From the records below, please repeat exactly the line that has "power_frac_seq = 0.311", the line that has "yosysUniqueCellTypes = 39", and every line between them, and nothing else.

__Material for this task__.
........

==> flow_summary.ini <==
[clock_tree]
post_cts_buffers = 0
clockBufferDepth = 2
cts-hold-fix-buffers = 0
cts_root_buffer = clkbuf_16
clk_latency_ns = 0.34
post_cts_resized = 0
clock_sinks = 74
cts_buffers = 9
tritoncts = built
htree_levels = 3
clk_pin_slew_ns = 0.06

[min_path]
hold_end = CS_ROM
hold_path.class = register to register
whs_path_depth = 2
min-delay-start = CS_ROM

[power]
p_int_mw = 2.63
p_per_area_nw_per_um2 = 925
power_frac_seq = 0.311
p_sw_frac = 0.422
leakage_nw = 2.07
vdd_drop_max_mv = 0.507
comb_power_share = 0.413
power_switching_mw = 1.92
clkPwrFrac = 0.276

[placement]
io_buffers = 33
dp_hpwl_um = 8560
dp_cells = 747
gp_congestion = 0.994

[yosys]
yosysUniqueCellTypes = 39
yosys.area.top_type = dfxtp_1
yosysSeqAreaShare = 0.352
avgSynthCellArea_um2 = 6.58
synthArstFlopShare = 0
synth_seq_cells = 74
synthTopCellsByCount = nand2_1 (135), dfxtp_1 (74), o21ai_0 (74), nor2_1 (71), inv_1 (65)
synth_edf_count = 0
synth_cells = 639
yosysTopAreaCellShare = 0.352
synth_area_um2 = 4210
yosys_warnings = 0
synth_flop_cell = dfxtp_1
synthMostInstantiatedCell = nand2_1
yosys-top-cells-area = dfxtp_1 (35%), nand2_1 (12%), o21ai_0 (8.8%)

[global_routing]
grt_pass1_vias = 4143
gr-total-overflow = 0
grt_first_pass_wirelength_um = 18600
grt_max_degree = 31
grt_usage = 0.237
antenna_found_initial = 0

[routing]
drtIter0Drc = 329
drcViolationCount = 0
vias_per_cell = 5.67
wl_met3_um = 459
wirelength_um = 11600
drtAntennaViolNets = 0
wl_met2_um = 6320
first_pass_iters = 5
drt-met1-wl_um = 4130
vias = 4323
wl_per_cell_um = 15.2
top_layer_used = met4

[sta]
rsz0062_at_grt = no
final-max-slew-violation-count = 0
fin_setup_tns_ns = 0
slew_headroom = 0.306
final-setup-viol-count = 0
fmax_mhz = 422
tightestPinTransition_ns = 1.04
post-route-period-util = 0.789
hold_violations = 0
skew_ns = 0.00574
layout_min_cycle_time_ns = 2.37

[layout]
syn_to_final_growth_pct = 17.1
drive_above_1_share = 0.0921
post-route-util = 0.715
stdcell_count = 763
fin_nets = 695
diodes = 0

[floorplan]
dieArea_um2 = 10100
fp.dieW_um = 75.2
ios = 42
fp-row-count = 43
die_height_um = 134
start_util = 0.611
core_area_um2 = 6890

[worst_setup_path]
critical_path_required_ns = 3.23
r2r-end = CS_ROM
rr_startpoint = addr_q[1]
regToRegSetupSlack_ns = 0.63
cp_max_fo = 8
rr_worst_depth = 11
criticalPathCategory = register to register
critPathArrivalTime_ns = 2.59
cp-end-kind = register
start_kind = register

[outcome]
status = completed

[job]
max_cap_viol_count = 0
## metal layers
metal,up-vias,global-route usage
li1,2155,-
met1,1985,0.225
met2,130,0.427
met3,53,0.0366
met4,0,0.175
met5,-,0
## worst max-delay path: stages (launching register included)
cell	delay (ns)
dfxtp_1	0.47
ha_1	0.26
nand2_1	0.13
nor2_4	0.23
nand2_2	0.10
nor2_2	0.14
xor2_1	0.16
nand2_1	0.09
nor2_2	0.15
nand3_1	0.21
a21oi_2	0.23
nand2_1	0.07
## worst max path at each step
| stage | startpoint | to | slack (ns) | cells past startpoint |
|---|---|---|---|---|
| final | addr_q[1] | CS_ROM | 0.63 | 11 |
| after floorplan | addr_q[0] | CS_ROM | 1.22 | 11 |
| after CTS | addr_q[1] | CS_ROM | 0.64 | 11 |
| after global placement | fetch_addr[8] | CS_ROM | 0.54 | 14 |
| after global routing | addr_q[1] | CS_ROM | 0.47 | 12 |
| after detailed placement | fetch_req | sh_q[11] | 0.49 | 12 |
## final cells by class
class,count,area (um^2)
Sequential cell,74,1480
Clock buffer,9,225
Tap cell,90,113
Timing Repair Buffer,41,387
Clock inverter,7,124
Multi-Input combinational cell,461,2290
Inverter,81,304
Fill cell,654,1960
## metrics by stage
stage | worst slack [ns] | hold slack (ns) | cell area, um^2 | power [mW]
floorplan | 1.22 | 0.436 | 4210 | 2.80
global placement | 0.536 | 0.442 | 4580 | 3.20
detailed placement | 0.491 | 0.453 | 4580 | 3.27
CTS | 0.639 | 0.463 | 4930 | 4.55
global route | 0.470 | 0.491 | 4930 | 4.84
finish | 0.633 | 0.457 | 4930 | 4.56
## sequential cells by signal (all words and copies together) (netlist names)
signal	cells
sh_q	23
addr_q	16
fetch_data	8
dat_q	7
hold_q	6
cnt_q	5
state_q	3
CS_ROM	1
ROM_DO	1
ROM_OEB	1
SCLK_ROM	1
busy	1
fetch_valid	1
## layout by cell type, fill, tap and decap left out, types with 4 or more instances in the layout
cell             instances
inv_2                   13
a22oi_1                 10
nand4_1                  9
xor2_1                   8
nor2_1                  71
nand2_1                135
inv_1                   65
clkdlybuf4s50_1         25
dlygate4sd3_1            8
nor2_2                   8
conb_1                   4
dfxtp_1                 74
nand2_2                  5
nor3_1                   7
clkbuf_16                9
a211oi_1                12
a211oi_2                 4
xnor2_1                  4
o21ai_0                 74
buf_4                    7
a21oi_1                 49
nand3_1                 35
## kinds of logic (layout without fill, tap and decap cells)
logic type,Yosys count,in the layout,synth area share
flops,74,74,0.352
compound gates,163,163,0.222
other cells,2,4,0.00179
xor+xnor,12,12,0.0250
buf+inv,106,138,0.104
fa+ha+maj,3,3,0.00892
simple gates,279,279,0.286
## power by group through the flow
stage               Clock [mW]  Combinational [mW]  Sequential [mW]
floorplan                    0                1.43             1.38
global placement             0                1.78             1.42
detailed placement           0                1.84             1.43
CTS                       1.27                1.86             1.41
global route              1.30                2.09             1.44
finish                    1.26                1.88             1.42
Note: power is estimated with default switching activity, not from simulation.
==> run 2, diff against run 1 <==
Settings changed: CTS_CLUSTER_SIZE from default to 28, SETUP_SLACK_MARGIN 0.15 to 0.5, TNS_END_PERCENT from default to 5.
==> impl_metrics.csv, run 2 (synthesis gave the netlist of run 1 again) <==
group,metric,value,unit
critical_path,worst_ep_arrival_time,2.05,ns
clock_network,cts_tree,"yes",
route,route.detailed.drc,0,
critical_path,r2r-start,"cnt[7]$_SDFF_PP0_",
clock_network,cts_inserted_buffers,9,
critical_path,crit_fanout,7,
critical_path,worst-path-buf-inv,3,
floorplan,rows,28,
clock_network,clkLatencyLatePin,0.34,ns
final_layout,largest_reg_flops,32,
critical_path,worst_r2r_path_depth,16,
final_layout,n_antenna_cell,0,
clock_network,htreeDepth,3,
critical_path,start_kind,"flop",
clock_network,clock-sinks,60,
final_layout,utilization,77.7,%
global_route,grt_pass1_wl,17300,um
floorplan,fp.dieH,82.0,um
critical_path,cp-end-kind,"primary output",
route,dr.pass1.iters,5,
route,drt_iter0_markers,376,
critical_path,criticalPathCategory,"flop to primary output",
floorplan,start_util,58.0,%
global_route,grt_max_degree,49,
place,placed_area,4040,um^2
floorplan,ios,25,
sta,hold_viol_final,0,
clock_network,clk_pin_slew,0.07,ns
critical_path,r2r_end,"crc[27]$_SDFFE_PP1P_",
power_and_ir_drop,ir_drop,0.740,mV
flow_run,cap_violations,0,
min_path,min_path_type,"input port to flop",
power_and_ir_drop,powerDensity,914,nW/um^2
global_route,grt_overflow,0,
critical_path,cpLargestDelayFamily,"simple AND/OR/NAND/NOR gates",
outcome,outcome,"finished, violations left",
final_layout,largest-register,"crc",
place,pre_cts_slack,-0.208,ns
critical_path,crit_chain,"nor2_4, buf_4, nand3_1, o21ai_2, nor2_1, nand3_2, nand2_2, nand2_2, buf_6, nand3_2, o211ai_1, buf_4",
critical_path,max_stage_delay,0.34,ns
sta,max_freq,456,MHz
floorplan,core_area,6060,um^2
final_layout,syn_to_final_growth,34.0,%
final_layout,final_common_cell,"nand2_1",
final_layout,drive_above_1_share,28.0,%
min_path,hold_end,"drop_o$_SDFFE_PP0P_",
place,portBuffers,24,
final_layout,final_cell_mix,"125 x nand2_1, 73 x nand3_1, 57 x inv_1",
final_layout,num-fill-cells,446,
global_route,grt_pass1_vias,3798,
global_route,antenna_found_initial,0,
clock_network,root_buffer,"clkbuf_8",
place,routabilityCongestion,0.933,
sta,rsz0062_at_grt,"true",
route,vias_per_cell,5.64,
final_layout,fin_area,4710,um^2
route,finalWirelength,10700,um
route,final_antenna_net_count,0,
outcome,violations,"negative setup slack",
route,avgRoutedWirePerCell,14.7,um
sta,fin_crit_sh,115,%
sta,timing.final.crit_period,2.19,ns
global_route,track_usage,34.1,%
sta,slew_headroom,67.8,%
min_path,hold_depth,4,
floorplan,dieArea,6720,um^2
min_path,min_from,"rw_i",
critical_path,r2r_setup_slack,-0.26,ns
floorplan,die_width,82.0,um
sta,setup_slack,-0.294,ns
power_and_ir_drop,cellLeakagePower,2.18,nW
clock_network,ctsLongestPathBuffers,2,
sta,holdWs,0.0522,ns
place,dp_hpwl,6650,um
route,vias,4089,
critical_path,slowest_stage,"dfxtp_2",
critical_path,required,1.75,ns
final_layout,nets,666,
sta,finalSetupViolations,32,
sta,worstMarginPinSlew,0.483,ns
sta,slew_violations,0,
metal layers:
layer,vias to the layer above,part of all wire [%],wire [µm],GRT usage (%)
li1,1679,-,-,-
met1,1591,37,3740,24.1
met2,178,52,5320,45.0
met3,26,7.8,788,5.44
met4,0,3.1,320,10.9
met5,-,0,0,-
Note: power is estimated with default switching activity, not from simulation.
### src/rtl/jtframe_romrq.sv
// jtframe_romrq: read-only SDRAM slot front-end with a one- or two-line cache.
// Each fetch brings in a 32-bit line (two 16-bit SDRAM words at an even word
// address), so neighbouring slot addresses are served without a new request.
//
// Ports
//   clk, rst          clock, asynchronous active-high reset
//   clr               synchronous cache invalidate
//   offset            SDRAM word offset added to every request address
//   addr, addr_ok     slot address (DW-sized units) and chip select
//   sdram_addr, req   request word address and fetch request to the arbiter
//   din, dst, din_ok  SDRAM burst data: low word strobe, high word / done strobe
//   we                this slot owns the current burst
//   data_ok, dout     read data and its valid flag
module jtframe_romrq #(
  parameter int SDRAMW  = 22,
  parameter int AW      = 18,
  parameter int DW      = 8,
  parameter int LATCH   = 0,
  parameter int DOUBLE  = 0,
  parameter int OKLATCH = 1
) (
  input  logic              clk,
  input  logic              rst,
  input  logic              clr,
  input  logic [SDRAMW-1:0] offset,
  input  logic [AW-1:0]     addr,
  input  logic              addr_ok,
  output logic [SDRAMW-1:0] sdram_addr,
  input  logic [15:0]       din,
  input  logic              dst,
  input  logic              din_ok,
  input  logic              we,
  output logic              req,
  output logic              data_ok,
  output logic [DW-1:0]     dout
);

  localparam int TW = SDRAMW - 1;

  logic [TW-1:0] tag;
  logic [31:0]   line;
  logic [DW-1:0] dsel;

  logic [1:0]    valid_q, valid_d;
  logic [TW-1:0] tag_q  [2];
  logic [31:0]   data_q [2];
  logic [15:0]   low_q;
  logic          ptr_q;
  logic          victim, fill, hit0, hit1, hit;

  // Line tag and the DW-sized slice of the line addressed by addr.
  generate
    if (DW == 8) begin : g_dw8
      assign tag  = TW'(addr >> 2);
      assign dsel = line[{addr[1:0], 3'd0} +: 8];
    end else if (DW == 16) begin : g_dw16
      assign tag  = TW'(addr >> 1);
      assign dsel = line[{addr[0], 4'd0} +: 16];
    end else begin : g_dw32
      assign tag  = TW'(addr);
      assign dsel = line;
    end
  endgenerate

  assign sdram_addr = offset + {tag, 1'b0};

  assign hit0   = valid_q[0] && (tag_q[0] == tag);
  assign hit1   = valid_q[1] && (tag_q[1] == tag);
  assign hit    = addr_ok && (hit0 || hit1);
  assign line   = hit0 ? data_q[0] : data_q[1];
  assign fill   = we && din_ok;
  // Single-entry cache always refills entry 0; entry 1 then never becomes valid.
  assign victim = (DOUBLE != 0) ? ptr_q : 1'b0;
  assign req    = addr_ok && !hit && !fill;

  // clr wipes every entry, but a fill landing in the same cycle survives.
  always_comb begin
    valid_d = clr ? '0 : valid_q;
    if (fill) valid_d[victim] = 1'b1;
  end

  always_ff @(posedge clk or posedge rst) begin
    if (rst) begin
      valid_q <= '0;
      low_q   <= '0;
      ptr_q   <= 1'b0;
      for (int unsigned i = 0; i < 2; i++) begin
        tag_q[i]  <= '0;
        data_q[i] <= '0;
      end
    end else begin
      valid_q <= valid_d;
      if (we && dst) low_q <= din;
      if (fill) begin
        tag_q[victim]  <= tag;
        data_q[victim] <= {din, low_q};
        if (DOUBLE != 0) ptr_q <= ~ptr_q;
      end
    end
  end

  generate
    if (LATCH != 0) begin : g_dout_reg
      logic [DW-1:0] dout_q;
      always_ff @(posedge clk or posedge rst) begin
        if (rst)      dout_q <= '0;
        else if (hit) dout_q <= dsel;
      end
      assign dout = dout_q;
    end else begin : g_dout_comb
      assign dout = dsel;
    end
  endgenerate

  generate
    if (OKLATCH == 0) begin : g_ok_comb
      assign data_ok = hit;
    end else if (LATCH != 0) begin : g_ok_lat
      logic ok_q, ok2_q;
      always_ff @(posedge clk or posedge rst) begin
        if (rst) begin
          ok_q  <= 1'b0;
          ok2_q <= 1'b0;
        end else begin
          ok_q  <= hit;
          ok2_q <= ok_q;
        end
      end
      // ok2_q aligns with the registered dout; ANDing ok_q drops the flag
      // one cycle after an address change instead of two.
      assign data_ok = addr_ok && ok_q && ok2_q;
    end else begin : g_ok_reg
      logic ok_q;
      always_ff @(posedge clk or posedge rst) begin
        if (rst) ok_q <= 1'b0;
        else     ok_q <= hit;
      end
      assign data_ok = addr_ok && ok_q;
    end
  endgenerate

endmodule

........

__Expected output__.
power_frac_seq = 0.311
p_sw_frac = 0.422
leakage_nw = 2.07
vdd_drop_max_mv = 0.507
comb_power_share = 0.413
power_switching_mw = 1.92
clkPwrFrac = 0.276

[placement]
io_buffers = 33
dp_hpwl_um = 8560
dp_cells = 747
gp_congestion = 0.994

[yosys]
yosysUniqueCellTypes = 39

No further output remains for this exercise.